The many risks one needs to be aware of to avoid pitfalls when using ML, a few of them are the following:
1. To evaluate the system the researcher should do and document both results, for one if only the user’s data was used 
and on the other side when the data of the whole population was used. Especially if the system requires data from other 
users to work for new first-time users. 
2. Sometimes clustering the users into user groups is necessary for correct predictions.
3. Depending on their complexity and dimensionality from the given data some classification methods, are much more 
difficult to interpret as other classic statistical methods would be.
4. ML techniques often give inside about correlations, but these are not necessarily also causalities
5. “Different techniques should be used in controlled vs. non-controlled experiments” [1], as non-controlled
Designs can be analyzed but one needs to be even more careful.

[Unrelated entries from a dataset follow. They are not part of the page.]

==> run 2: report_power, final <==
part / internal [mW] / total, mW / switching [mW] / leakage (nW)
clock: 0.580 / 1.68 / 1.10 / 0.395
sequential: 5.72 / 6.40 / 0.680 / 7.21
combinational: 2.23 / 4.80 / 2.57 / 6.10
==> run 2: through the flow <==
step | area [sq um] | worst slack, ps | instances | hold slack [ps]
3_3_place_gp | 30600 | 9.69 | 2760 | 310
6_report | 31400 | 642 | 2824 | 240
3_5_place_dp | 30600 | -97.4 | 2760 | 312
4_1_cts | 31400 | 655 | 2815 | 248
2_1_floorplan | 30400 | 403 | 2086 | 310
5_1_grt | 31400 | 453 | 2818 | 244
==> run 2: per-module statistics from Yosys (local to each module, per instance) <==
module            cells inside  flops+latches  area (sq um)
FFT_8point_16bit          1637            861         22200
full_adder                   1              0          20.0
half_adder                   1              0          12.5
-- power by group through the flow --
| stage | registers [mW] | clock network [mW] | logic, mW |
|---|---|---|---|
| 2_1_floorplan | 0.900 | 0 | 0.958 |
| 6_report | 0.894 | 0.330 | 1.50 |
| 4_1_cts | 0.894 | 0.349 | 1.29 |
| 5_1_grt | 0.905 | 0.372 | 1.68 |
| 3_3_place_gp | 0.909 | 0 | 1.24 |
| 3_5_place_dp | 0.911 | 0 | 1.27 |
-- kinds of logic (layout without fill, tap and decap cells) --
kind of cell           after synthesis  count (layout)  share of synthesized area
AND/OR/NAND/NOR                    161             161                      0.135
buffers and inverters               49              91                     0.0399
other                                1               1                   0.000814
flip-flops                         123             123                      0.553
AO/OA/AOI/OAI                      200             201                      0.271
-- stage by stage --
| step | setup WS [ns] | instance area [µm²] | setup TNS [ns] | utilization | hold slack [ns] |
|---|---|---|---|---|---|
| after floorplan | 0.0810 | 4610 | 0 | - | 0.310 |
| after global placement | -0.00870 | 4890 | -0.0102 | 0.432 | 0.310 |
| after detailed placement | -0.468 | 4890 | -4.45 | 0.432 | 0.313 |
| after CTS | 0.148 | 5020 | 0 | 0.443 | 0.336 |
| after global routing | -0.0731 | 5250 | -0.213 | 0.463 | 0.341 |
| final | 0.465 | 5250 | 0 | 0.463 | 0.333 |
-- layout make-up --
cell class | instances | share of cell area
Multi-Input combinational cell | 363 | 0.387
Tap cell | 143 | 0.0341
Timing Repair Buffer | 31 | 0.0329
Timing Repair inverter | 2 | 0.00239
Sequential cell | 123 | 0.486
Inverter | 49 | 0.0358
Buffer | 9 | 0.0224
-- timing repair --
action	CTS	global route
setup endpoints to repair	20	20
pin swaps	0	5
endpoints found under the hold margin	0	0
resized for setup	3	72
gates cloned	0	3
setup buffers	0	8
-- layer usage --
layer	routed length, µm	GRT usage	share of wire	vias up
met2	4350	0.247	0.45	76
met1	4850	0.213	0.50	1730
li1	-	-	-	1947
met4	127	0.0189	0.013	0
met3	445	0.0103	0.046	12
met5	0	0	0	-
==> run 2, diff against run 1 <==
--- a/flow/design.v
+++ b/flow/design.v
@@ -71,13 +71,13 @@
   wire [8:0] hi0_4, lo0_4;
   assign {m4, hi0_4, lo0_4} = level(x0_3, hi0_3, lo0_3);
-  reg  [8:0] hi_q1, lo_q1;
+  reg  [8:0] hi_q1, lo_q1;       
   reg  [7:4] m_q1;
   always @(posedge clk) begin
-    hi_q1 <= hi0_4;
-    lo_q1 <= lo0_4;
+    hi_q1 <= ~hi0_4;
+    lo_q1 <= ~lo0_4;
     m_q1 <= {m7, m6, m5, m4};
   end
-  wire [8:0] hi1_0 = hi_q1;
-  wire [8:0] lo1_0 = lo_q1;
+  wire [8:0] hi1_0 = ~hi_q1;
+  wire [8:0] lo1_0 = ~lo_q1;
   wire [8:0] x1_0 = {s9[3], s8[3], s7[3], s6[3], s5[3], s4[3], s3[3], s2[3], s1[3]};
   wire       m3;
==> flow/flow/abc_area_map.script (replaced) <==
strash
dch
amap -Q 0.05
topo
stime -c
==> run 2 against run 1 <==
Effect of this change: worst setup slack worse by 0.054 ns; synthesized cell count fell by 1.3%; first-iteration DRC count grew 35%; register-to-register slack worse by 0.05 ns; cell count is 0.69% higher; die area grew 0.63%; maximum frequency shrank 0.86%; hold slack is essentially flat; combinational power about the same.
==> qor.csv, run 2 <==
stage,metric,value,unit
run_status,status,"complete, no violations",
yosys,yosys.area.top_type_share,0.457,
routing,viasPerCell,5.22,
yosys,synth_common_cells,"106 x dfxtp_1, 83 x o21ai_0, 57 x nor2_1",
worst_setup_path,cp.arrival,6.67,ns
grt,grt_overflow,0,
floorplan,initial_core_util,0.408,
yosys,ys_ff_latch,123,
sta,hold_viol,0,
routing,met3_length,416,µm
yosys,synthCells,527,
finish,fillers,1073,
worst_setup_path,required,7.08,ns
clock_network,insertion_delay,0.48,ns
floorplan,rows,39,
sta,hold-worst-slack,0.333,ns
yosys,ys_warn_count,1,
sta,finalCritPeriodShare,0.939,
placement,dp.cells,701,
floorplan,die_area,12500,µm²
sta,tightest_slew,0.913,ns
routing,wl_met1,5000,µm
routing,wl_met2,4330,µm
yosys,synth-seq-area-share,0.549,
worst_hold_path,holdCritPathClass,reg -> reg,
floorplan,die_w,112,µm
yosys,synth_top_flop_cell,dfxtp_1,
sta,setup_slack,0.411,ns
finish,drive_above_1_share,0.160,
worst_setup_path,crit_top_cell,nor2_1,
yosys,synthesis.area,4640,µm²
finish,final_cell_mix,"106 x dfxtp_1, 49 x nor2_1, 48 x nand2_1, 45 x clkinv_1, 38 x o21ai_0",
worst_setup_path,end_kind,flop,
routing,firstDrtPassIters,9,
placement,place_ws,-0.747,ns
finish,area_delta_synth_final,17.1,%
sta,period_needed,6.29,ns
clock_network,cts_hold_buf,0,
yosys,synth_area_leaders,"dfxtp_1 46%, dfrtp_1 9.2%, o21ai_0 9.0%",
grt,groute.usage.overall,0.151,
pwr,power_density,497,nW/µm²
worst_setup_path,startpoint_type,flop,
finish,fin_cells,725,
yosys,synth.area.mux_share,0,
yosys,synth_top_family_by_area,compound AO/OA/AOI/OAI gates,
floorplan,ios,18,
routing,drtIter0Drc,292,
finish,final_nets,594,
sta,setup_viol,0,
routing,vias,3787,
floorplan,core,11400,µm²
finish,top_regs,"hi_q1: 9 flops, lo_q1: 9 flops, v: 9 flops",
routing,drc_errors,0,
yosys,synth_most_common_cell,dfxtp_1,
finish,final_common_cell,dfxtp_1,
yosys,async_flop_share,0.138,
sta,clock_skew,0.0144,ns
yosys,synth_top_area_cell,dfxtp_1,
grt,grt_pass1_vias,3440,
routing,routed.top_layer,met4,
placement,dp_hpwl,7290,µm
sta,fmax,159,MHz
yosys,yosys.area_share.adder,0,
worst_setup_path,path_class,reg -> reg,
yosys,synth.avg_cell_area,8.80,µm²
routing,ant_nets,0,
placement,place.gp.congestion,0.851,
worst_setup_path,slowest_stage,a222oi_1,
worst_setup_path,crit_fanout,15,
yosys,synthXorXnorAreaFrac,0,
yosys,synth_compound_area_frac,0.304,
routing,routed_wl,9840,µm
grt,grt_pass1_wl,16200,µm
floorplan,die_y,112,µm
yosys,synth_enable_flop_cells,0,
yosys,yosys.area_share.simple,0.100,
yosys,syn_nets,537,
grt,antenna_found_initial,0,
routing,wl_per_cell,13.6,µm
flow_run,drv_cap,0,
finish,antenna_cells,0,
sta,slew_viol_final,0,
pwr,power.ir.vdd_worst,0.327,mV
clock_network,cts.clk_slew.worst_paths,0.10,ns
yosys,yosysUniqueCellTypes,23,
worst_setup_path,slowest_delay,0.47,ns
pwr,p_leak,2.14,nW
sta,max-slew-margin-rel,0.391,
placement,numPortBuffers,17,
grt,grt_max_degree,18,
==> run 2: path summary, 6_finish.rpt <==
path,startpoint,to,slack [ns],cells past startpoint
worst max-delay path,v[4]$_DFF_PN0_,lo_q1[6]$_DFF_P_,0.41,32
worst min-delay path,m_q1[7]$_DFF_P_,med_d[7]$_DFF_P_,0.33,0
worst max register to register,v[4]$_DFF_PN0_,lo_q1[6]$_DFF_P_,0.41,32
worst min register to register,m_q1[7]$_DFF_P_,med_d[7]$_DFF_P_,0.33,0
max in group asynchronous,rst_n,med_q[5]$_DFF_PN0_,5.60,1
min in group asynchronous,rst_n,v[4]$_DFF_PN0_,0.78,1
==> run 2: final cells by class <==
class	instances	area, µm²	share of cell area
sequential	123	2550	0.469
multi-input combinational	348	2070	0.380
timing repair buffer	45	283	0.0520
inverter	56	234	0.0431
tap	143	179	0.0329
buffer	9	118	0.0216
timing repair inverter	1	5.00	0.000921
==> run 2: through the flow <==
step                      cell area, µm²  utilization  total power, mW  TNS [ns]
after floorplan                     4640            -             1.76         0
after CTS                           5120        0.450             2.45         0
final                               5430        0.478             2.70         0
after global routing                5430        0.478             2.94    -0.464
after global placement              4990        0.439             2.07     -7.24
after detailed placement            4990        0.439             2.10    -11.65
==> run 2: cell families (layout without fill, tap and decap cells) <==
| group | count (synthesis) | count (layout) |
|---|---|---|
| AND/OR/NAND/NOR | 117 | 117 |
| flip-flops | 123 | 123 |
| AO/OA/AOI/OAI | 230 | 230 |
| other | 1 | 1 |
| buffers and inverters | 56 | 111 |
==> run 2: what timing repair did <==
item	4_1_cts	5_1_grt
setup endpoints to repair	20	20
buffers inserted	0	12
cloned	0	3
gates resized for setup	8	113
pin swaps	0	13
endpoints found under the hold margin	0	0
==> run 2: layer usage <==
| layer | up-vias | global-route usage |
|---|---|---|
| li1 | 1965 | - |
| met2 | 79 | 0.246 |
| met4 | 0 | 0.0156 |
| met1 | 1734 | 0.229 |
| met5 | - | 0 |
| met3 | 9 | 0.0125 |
This design comes from an exercise in tuning for small area and a short achievable clock period on the open sky130 flow, not from production work.
Function was not checked in any run shown here: the RTL went through the layout flow alone.
Power figures rest on the tool's default switching activity, not on a simulated workload.

==> design.v <==
module PID(
input clk, rst_n,
input pwr_up,
input logic [17:0] integrator_in,
output logic signed [17:0] integrator,
output logic [7:0] ss_tmr
);
logic [10:0] pre;
logic [7:0] ss_inc;
logic [8:0] sc;
wire pre_fb = ~(pre[10] ^ pre[8]) ^ (&pre[9:0]);
wire pre_wrap = pre[10] && !(|pre[9:0]);
always_comb begin
  sc[0] = pre_wrap & !(&ss_tmr);
  for (int k = 0; k < 8; k++) begin
    ss_inc[k] = ss_tmr[k] ^ sc[k];
    sc[k+1] = sc[k] & ss_tmr[k];
  end
end
always_ff @(posedge clk, negedge rst_n) begin
  if (!rst_n)
    integrator <= 18'h00000;
  else
    integrator <= integrator_in;
end
always_ff @(posedge clk, negedge rst_n) begin
  if (!rst_n) begin
    pre <= 11'h000;
    ss_tmr <= 8'h00;
  end else if (!pwr_up) begin
    pre <= 11'h000;
    ss_tmr <= 8'h00;
  end else begin
    pre <= {pre[9:0], pre_fb};
    ss_tmr <= ss_inc;
  end
end
endmodule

6. Classifiers with an accuracy above 80% are often considered variable, yet this accuracy also highly depends on the 
relative likelihood of the event that should be measured. Therefore, researchers should also report the baseline 
performance so one can differentiate between the two.
7. The impact of “false positives” (a finding is reported even though there is none) should be considered more often.

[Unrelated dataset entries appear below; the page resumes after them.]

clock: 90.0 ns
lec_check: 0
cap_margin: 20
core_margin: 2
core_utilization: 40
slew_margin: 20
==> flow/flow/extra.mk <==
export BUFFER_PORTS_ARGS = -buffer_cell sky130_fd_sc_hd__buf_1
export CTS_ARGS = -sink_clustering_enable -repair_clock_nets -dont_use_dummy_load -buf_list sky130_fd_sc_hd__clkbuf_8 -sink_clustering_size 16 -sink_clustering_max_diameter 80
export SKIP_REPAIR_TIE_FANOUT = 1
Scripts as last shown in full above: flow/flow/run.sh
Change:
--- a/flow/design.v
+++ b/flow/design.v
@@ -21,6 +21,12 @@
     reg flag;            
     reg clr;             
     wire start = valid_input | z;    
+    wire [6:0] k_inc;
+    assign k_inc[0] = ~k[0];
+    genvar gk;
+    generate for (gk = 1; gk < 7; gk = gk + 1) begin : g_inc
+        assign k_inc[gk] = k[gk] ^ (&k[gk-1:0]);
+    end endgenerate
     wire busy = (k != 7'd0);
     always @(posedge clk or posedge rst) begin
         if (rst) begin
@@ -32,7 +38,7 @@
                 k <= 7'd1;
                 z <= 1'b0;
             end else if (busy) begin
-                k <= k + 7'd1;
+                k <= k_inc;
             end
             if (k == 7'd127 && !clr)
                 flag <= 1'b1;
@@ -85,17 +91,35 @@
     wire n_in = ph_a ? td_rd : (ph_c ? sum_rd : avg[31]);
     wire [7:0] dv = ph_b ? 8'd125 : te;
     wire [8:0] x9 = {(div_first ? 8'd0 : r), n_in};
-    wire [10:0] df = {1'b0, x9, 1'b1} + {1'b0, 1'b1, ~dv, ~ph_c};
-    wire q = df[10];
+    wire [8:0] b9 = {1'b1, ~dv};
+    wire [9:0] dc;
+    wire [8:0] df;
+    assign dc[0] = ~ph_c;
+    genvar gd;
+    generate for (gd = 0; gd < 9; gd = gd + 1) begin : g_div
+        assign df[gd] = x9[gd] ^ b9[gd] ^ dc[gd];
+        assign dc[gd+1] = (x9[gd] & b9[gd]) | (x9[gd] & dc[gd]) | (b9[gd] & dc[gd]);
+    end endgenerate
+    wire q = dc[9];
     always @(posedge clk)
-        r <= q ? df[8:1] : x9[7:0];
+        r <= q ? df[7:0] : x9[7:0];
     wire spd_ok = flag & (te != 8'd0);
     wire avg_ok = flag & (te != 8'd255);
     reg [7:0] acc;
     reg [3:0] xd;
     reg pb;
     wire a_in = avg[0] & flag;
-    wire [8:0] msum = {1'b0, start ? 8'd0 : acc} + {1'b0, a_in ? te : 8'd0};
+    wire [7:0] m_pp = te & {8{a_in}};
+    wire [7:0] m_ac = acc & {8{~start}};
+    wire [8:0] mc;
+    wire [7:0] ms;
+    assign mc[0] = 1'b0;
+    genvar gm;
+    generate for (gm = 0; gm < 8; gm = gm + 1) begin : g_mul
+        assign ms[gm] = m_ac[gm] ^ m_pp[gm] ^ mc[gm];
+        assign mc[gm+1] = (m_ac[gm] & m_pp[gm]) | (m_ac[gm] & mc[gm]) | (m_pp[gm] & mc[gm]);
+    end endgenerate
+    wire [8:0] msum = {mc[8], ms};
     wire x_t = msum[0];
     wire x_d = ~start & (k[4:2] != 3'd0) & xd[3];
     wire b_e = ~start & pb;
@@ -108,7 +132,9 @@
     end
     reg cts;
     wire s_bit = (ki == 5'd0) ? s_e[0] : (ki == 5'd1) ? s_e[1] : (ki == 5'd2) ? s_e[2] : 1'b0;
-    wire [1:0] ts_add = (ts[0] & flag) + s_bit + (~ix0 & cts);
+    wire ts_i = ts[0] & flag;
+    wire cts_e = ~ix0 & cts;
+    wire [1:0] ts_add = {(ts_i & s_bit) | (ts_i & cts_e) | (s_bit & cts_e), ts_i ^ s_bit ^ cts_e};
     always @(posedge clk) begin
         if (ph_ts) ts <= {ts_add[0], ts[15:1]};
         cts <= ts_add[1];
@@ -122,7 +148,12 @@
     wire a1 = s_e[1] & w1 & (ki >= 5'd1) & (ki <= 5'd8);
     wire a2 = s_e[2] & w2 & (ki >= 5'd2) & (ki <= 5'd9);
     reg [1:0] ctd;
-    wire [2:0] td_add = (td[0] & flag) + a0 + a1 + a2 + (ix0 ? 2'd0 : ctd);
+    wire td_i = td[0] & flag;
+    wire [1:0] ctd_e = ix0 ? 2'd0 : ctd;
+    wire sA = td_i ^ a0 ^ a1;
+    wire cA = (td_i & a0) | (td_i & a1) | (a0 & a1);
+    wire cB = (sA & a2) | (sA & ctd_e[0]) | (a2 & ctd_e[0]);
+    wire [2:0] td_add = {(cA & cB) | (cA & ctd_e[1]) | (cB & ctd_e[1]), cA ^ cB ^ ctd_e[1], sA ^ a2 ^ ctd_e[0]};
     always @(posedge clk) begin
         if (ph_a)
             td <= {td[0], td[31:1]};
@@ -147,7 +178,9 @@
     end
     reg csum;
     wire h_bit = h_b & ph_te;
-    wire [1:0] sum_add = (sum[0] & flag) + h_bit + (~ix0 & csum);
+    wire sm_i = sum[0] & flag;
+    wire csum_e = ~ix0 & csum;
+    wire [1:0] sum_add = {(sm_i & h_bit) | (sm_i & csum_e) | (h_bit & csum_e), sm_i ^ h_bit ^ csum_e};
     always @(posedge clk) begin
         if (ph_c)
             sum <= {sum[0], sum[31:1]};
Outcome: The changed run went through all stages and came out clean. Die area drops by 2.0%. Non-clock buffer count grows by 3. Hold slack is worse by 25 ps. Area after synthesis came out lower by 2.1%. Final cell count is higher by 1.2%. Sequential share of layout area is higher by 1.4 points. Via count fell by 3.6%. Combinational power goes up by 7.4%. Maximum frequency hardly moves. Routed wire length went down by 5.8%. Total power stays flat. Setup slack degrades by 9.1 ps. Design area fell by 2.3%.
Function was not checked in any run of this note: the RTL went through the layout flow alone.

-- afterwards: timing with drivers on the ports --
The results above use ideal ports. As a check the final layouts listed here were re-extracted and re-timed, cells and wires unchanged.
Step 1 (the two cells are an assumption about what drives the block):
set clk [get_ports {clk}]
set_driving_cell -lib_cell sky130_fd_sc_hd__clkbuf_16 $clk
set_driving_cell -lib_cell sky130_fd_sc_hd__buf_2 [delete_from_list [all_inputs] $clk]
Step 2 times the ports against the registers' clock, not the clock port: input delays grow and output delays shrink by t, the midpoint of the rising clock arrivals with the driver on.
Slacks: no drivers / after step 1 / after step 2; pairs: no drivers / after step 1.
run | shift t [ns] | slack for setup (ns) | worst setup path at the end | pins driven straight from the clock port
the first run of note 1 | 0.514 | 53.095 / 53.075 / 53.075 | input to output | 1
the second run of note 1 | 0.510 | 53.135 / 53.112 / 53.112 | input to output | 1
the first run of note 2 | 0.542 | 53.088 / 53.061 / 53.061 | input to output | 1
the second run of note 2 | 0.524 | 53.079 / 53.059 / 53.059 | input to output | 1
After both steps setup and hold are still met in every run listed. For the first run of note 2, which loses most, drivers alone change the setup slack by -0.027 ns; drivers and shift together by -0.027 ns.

8. It is essential to know the used algorithm and the basics of machine learning when using it.

Explain one of them in detail:
“ML prediction accuracy cannot be used as substitute for classic hypothesis testing and correlation/causation analysis.” [1]
Most times, especially in context with the user’s behavior, qualitative data is very important to interpret quantitative
data, in such cases mixing different methods to obtain both are often needed. Yet applying ML techniques usually returns 
quantitative data. Some researchers use additional observation to achieve this, yet this can’t always be done (for example 
when a deep learning technique are used, in such cases much information about the used code should be documented). Given this 
the authors believe that one should first use normal hypothesis testing and then afterwards use ML for estimation and prediction.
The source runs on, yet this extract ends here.